PROVIDED DATA =
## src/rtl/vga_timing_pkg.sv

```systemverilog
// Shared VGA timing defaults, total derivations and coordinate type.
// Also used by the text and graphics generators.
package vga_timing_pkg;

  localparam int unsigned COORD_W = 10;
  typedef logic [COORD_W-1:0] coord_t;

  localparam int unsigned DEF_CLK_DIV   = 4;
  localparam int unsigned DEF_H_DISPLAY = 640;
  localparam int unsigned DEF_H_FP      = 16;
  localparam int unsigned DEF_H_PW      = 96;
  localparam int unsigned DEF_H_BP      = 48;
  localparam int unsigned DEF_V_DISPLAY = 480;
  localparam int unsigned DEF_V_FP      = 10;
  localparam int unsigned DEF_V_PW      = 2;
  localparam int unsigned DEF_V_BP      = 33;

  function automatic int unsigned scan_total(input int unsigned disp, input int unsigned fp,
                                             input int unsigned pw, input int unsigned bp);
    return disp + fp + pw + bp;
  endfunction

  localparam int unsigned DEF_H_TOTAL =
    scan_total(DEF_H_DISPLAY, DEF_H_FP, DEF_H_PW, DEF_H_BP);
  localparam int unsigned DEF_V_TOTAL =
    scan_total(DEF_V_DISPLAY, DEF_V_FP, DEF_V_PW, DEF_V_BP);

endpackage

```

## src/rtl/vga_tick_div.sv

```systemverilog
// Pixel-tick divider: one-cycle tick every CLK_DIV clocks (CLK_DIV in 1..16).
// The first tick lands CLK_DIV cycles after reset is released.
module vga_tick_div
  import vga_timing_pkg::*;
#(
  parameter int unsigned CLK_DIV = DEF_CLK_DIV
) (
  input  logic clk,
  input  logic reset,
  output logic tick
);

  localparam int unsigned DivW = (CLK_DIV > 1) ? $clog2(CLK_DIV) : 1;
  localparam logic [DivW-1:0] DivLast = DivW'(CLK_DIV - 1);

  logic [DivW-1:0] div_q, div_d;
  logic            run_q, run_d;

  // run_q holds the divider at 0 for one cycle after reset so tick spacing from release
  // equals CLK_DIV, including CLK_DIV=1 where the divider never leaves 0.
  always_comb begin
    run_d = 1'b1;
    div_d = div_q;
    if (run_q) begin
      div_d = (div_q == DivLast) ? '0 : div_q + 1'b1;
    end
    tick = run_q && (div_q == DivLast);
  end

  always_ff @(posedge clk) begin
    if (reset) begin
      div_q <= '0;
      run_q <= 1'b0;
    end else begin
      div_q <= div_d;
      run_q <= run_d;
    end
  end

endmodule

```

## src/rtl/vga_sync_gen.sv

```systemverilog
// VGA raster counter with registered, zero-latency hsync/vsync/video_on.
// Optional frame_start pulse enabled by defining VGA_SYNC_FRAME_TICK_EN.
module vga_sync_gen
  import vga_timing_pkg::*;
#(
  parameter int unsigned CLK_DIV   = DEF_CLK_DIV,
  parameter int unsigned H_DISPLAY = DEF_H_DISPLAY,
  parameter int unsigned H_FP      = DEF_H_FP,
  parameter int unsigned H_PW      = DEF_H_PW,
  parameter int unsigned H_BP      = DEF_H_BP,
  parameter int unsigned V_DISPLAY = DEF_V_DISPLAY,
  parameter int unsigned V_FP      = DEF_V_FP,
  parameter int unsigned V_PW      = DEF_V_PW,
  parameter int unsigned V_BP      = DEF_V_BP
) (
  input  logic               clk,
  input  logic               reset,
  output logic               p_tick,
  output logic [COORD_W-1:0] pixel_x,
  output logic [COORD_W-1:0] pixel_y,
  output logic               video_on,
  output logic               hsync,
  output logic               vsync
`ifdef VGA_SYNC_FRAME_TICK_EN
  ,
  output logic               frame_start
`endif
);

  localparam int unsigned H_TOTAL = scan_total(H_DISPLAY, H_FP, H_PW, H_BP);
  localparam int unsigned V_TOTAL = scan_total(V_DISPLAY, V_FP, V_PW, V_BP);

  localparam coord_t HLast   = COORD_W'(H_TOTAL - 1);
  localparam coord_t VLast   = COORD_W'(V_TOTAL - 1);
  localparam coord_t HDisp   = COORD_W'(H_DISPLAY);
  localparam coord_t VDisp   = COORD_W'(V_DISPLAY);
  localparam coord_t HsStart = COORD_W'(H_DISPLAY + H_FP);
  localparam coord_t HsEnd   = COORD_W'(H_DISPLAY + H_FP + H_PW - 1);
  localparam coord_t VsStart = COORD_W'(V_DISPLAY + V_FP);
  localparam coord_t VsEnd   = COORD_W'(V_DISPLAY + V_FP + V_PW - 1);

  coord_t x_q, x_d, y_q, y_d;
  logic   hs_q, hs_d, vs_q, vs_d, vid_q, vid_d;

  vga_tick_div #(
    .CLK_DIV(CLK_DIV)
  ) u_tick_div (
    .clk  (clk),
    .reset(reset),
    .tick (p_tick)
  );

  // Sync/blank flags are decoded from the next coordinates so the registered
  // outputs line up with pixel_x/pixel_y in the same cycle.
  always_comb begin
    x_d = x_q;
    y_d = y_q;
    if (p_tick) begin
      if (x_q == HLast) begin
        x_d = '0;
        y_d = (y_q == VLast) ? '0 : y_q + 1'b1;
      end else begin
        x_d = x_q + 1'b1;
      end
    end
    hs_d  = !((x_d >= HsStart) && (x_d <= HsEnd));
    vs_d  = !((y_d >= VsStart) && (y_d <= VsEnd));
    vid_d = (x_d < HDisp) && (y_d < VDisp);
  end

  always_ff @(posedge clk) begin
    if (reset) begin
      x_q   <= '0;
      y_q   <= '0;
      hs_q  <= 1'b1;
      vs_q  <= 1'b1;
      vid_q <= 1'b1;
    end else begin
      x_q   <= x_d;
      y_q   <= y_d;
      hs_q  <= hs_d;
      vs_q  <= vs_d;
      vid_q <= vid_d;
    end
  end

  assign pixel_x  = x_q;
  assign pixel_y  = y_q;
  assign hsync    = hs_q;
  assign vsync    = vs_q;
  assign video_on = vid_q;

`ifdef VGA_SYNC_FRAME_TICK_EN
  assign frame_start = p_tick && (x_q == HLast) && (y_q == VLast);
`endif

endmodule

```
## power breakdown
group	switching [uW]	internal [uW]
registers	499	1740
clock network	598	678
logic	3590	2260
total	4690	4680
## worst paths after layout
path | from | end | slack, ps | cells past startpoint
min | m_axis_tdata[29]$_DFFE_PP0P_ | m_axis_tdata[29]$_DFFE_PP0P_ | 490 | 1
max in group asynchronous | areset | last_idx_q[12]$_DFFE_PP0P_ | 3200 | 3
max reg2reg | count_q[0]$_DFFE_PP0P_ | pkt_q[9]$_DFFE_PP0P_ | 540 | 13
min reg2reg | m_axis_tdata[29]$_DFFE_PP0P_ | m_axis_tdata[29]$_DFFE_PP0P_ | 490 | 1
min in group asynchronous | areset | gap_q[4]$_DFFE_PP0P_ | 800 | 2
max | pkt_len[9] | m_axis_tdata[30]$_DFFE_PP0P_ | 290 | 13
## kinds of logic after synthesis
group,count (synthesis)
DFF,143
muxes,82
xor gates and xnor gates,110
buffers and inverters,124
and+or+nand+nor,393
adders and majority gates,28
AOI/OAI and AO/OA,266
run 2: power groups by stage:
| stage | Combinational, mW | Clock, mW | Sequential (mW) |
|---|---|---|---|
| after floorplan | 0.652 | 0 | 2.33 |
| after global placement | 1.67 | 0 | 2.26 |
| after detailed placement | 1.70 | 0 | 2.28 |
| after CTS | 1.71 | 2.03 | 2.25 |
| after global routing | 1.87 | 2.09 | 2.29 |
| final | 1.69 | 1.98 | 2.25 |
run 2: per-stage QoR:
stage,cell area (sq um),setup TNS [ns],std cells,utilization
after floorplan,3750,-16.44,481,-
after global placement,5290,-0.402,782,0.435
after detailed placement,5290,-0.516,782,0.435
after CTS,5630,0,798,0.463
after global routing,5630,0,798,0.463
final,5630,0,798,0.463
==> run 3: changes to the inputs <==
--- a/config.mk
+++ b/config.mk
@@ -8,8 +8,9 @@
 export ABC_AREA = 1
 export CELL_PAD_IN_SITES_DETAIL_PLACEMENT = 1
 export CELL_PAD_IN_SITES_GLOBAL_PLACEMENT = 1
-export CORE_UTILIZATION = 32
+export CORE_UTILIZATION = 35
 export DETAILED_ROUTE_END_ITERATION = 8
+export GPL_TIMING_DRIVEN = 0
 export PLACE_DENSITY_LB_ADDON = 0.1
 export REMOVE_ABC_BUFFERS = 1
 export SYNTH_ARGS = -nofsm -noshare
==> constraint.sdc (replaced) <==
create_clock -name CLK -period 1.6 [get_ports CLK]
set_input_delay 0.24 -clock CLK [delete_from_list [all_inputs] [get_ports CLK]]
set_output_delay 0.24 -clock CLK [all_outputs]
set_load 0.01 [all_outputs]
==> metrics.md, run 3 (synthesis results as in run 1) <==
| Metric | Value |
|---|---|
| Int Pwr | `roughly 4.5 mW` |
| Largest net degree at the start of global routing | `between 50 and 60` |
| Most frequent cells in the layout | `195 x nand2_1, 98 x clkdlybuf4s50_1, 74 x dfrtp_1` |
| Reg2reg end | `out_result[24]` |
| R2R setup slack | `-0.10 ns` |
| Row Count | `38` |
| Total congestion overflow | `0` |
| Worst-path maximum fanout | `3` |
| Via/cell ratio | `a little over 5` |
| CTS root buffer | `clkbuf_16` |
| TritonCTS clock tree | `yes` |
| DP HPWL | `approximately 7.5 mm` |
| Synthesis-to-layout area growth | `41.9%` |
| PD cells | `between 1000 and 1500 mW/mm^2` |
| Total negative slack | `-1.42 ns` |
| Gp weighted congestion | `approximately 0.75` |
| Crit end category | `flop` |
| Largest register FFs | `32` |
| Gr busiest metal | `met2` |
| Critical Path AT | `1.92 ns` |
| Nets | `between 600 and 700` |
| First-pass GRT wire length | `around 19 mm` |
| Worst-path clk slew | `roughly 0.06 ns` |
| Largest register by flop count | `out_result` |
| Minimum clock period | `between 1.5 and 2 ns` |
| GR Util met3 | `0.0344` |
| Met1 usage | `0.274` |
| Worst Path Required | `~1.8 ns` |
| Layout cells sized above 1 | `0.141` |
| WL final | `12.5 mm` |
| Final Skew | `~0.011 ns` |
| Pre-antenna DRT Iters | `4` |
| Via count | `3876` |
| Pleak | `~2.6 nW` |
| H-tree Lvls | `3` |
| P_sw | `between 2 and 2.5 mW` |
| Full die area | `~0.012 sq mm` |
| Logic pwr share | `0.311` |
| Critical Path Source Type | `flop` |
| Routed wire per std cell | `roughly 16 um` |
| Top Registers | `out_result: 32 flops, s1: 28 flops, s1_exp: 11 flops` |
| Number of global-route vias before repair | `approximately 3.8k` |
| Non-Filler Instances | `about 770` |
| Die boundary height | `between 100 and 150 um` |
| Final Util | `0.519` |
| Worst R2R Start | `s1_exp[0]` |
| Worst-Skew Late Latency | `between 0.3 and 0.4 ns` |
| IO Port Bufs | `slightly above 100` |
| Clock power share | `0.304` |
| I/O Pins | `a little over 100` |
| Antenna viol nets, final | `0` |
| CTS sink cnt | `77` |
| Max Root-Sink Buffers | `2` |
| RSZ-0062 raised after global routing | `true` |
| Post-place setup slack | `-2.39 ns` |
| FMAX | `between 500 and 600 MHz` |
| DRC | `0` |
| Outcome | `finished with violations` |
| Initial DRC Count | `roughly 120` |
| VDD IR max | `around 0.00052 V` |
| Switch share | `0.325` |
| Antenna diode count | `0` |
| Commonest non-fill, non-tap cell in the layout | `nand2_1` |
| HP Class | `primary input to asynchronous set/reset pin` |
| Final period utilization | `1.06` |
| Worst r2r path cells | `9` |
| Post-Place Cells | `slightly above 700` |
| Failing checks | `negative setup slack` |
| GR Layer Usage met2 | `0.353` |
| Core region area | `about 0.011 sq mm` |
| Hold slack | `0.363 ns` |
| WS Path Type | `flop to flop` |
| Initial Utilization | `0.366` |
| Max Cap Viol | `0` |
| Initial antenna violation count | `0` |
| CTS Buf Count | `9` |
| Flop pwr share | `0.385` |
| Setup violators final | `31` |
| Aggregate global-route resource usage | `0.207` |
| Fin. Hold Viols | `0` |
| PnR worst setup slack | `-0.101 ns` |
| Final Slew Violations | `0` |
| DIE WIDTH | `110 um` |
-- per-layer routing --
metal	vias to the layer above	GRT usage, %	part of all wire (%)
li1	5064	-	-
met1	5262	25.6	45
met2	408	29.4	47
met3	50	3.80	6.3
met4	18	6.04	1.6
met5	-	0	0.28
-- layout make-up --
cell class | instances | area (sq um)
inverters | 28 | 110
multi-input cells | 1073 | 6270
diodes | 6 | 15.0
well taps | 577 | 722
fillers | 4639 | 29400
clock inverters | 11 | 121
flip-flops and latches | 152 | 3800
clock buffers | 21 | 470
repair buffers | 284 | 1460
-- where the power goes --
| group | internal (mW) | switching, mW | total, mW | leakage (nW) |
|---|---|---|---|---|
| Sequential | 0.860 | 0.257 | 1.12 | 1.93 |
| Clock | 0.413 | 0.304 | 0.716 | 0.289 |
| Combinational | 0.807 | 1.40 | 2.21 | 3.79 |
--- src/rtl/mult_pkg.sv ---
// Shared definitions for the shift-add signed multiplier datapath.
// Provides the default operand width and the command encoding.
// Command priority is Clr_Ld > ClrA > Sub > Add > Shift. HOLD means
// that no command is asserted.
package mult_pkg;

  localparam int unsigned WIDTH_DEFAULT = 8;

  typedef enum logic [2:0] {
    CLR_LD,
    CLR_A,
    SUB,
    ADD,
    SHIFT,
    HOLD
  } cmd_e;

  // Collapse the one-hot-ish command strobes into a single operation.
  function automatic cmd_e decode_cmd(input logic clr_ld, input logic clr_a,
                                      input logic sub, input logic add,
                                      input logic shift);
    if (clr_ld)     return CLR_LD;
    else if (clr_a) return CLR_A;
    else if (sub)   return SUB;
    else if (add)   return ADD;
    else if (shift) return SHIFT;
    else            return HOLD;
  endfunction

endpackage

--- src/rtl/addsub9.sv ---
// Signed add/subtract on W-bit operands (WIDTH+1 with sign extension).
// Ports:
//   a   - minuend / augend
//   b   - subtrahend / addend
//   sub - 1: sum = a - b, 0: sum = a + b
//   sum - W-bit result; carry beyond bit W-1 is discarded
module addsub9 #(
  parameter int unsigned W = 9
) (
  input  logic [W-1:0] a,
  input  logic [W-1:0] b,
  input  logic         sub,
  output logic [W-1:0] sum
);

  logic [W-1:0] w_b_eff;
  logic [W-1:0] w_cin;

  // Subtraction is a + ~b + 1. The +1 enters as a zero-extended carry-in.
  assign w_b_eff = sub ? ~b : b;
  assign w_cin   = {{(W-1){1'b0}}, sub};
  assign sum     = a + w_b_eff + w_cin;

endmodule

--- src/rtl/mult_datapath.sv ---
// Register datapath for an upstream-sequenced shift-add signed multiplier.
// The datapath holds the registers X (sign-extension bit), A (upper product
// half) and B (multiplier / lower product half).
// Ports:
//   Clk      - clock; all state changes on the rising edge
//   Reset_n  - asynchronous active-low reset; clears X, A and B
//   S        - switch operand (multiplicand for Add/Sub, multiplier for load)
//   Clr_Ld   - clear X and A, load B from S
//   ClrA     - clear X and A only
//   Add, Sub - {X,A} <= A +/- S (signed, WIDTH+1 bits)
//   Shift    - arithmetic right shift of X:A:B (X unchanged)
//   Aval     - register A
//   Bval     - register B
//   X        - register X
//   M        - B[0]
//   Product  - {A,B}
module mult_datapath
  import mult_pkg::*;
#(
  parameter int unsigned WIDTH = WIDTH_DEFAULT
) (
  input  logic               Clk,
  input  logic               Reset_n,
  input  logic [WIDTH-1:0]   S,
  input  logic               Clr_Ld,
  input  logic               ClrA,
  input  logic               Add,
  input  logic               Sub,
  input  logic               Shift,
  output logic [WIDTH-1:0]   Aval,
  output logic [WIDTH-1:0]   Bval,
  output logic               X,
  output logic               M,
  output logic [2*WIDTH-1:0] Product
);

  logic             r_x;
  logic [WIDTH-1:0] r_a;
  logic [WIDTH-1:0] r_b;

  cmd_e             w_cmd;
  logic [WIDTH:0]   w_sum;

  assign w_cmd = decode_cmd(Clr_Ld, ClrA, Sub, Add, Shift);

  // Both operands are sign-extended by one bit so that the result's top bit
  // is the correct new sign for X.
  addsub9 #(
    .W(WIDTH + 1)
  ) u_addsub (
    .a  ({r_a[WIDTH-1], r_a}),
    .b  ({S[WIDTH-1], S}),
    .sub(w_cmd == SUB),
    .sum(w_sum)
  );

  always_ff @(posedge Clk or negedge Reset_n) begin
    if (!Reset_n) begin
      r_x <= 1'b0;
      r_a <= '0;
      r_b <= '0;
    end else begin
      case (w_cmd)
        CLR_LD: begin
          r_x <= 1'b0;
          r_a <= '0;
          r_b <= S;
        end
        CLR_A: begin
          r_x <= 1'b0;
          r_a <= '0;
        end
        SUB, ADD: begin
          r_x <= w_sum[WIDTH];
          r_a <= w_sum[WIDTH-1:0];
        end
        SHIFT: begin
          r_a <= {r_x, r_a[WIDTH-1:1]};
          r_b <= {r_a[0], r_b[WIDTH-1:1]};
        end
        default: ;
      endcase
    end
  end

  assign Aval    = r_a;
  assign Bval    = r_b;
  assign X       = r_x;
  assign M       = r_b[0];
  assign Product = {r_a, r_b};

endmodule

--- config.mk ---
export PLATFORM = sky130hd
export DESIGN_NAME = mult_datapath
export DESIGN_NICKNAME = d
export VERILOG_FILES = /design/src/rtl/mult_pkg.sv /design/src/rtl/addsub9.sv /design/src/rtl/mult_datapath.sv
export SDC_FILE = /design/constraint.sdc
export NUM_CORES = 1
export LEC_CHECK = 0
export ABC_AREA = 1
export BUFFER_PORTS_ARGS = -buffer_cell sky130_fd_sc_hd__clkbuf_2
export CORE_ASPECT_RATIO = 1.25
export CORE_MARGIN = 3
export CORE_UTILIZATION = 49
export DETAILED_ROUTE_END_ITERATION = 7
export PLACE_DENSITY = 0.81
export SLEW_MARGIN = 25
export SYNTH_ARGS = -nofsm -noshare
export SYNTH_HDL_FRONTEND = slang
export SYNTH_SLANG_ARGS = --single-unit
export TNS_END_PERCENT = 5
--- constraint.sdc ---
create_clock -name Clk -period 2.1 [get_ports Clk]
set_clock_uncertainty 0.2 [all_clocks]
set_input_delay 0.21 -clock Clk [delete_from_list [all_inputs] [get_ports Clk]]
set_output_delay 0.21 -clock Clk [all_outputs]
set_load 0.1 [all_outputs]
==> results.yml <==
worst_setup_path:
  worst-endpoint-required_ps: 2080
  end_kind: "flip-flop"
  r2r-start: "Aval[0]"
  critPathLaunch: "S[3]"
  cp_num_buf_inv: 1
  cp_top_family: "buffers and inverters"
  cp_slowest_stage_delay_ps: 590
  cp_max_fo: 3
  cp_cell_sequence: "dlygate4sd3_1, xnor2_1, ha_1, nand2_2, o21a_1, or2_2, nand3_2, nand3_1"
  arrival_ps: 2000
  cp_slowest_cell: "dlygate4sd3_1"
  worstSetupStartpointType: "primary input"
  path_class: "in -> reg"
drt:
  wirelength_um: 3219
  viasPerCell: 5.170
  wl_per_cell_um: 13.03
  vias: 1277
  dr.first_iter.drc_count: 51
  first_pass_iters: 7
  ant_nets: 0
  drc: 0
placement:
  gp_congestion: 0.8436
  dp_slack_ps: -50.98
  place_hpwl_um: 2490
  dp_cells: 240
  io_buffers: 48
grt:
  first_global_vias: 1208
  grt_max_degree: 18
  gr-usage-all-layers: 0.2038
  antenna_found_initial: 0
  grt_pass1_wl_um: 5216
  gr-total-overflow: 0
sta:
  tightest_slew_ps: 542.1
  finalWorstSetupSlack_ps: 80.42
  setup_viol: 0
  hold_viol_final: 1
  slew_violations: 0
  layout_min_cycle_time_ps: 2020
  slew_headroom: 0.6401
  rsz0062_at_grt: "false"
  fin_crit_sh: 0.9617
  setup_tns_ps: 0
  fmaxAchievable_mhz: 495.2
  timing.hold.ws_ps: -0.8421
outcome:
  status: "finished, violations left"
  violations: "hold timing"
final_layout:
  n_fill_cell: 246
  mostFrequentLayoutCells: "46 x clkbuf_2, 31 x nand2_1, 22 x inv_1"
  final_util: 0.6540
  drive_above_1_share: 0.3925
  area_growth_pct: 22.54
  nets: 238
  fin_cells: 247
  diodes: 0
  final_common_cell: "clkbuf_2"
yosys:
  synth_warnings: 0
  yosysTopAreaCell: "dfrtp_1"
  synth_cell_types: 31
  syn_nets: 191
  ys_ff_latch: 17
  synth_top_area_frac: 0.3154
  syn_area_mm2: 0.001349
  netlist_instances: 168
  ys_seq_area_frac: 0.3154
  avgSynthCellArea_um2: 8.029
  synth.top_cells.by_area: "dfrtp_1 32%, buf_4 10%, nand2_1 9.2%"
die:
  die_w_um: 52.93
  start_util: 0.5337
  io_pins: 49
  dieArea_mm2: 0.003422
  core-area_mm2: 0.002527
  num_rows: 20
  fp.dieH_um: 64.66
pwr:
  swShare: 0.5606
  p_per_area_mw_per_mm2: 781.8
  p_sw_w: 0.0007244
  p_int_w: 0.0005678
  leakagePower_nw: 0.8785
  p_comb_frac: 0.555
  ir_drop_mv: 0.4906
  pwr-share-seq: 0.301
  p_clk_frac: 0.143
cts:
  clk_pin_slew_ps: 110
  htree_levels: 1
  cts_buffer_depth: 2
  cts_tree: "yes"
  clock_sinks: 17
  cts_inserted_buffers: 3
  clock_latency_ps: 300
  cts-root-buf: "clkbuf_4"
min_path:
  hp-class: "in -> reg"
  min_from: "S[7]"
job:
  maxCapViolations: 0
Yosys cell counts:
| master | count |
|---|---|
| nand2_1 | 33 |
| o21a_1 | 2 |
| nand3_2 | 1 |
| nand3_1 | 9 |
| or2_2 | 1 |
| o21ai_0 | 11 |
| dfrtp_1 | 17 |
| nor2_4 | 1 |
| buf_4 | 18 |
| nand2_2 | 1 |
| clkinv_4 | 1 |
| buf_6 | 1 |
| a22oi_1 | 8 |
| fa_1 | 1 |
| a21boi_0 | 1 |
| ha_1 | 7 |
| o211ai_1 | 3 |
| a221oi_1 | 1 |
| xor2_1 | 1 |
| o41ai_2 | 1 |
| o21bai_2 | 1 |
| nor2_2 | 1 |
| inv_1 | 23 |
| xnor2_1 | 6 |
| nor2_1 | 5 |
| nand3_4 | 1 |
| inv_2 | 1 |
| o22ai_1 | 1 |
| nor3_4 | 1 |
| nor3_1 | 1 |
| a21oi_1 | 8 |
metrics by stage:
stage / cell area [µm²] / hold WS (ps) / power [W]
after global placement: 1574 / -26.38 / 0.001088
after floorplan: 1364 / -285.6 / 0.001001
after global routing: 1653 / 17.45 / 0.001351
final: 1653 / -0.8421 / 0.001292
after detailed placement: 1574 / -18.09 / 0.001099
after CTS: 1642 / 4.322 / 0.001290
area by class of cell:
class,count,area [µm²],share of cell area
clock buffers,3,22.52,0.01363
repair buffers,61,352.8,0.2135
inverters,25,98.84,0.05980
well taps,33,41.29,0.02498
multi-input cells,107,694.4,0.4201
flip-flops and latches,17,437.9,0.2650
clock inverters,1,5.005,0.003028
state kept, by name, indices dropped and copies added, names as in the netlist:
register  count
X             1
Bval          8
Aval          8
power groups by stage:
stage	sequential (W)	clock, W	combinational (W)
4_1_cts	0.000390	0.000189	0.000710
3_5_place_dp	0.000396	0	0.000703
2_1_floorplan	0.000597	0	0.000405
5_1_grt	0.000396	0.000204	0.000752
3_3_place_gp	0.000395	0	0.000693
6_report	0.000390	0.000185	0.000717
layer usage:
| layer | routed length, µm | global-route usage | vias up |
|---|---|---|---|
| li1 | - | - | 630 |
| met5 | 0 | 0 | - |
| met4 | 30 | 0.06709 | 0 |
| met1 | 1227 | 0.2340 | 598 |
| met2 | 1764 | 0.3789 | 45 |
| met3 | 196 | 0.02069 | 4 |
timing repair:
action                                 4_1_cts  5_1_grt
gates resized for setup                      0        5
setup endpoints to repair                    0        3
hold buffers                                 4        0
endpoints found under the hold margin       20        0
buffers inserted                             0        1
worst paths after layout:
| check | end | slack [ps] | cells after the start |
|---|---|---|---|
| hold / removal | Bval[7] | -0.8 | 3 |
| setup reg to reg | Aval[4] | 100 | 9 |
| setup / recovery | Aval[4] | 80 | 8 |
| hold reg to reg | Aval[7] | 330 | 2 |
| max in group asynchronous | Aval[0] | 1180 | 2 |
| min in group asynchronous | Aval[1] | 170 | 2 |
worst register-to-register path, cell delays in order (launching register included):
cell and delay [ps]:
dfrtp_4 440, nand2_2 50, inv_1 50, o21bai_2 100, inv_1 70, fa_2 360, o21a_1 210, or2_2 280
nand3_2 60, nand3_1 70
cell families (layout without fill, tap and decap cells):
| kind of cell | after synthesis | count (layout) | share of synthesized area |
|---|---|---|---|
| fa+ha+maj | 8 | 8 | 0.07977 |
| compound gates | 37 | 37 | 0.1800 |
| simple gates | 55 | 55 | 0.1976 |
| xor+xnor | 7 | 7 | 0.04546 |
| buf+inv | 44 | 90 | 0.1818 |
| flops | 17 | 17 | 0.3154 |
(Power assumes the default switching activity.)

YOUR TASK =
Print only what lies in the material above starting at the line with "PnR worst setup" and ending at the line with "diodes | 6 | 15.0", every line exactly as given.

REPLY =
| PnR worst setup slack | `-0.101 ns` |
| Final Slew Violations | `0` |
| DIE WIDTH | `110 um` |
-- per-layer routing --
metal	vias to the layer above	GRT usage, %	part of all wire (%)
li1	5064	-	-
met1	5262	25.6	45
met2	408	29.4	47
met3	50	3.80	6.3
met4	18	6.04	1.6
met5	-	0	0.28
-- layout make-up --
cell class | instances | area (sq um)
inverters | 28 | 110
multi-input cells | 1073 | 6270
diodes | 6 | 15.0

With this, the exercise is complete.